Collected data entries:
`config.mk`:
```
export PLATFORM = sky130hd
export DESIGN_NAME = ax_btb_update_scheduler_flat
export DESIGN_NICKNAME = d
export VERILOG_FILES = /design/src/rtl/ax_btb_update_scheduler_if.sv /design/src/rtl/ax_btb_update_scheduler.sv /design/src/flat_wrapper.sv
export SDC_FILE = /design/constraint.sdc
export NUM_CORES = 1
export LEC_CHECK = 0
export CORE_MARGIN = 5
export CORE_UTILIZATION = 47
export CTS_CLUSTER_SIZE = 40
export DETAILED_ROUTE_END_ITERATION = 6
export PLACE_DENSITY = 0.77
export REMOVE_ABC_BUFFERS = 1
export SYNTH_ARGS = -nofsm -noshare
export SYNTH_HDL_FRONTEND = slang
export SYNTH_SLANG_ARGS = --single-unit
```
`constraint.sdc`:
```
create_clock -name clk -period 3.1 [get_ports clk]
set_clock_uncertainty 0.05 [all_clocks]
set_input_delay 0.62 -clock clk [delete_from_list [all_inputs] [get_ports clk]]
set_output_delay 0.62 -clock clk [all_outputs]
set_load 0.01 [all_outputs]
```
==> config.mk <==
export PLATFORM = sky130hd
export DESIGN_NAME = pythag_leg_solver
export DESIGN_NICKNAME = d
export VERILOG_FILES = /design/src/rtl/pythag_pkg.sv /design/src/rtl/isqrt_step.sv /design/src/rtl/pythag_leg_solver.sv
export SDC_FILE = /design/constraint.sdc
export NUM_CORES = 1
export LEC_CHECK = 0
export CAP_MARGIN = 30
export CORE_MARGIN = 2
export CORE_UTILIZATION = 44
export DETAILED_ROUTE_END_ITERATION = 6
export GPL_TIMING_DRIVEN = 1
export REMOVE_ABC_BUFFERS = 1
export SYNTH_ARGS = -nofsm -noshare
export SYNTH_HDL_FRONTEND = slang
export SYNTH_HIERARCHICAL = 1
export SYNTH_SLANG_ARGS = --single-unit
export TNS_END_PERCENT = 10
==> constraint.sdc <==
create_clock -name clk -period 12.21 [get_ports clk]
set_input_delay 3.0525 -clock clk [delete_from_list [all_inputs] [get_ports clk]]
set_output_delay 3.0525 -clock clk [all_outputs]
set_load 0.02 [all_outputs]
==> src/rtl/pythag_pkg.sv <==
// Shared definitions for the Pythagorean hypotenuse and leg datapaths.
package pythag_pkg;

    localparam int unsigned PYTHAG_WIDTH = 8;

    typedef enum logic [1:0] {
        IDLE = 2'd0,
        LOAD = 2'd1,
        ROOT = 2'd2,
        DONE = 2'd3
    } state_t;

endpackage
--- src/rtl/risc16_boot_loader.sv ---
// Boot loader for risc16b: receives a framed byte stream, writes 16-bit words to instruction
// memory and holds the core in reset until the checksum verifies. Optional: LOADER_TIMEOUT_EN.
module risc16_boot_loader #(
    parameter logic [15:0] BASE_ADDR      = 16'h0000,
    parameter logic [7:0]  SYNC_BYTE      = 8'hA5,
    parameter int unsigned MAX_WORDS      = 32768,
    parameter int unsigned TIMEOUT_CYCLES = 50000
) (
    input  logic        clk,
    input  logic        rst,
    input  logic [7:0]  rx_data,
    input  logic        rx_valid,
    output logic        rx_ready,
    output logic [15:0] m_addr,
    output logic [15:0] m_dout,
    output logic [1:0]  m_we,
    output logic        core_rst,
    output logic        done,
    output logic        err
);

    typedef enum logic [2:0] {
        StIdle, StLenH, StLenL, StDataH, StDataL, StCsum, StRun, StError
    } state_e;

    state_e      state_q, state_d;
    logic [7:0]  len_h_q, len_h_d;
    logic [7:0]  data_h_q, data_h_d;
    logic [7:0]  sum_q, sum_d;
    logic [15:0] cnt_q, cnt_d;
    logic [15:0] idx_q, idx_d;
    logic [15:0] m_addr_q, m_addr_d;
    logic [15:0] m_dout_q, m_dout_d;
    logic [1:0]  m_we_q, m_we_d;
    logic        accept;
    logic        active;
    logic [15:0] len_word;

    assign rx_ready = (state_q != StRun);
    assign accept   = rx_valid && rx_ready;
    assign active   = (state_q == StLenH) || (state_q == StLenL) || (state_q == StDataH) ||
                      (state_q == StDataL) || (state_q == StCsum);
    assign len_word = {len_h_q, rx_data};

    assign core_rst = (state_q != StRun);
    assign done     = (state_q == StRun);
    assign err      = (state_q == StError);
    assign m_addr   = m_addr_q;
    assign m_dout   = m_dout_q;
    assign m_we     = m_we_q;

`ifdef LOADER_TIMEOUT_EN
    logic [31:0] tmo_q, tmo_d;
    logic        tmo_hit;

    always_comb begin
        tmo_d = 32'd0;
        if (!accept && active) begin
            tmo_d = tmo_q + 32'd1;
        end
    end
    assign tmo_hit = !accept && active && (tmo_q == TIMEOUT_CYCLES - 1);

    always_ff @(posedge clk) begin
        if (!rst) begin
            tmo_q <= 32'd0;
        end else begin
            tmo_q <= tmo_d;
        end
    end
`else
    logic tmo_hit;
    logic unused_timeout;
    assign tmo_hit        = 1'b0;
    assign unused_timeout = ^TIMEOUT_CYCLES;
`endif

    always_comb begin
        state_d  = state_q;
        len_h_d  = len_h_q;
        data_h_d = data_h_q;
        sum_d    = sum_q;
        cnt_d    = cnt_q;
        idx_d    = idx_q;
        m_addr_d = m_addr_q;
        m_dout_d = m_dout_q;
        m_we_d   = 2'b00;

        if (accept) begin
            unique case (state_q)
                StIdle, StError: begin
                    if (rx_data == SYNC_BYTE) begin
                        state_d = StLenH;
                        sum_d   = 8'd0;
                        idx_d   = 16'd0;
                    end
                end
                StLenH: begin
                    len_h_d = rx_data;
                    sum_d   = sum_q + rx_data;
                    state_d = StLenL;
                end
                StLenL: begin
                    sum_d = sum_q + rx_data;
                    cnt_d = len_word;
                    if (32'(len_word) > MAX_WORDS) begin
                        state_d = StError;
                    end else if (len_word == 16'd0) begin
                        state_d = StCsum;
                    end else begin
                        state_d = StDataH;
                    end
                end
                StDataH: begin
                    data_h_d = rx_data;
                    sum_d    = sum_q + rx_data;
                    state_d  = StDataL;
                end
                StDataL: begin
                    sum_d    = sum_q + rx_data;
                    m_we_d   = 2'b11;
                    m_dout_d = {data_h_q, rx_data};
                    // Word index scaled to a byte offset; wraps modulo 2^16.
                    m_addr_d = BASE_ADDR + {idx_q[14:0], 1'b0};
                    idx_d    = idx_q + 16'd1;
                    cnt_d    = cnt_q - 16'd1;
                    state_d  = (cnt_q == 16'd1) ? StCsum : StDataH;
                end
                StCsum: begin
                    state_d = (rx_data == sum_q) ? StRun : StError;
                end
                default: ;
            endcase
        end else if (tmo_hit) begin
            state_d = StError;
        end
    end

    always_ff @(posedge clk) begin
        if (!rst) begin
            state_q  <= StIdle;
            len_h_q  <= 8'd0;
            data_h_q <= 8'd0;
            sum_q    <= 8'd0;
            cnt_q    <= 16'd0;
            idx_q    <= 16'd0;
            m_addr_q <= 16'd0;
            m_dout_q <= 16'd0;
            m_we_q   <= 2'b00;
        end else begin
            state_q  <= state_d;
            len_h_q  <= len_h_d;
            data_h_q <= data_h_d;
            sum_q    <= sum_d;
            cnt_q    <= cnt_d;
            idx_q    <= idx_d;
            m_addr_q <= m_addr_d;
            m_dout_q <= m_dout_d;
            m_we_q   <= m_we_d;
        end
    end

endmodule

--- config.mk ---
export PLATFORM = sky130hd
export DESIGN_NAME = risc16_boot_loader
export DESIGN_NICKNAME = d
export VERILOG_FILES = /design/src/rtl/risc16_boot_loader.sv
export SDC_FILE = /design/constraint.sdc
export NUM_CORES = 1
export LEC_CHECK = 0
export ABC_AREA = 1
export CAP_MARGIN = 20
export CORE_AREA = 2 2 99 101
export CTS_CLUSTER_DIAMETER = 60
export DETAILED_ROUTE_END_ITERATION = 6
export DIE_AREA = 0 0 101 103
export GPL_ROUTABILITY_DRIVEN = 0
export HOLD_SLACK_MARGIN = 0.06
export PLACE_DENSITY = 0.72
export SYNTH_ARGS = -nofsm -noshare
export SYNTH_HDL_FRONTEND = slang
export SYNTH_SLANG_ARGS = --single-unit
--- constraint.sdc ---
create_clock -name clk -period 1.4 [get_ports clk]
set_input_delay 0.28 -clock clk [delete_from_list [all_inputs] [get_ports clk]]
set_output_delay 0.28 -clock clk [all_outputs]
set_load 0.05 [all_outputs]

### Problem description
Output the lines above between the one holding "m_addr_d = BASE_ADDR" and the one holding "export VERILOG_FILES = /design/src/rtl/risc16_boot_loader.sv", inclusive, with nothing before or after them.

### Task result
                    m_addr_d = BASE_ADDR + {idx_q[14:0], 1'b0};
                    idx_d    = idx_q + 16'd1;
                    cnt_d    = cnt_q - 16'd1;
                    state_d  = (cnt_q == 16'd1) ? StCsum : StDataH;
                end
                StCsum: begin
                    state_d = (rx_data == sum_q) ? StRun : StError;
                end
                default: ;
            endcase
        end else if (tmo_hit) begin
            state_d = StError;
        end
    end

    always_ff @(posedge clk) begin
        if (!rst) begin
            state_q  <= StIdle;
            len_h_q  <= 8'd0;
            data_h_q <= 8'd0;
            sum_q    <= 8'd0;
            cnt_q    <= 16'd0;
            idx_q    <= 16'd0;
            m_addr_q <= 16'd0;
            m_dout_q <= 16'd0;
            m_we_q   <= 2'b00;
        end else begin
            state_q  <= state_d;
            len_h_q  <= len_h_d;
            data_h_q <= data_h_d;
            sum_q    <= sum_d;
            cnt_q    <= cnt_d;
            idx_q    <= idx_d;
            m_addr_q <= m_addr_d;
            m_dout_q <= m_dout_d;
            m_we_q   <= m_we_d;
        end
    end

endmodule

--- config.mk ---
export PLATFORM = sky130hd
export DESIGN_NAME = risc16_boot_loader
export DESIGN_NICKNAME = d
export VERILOG_FILES = /design/src/rtl/risc16_boot_loader.sv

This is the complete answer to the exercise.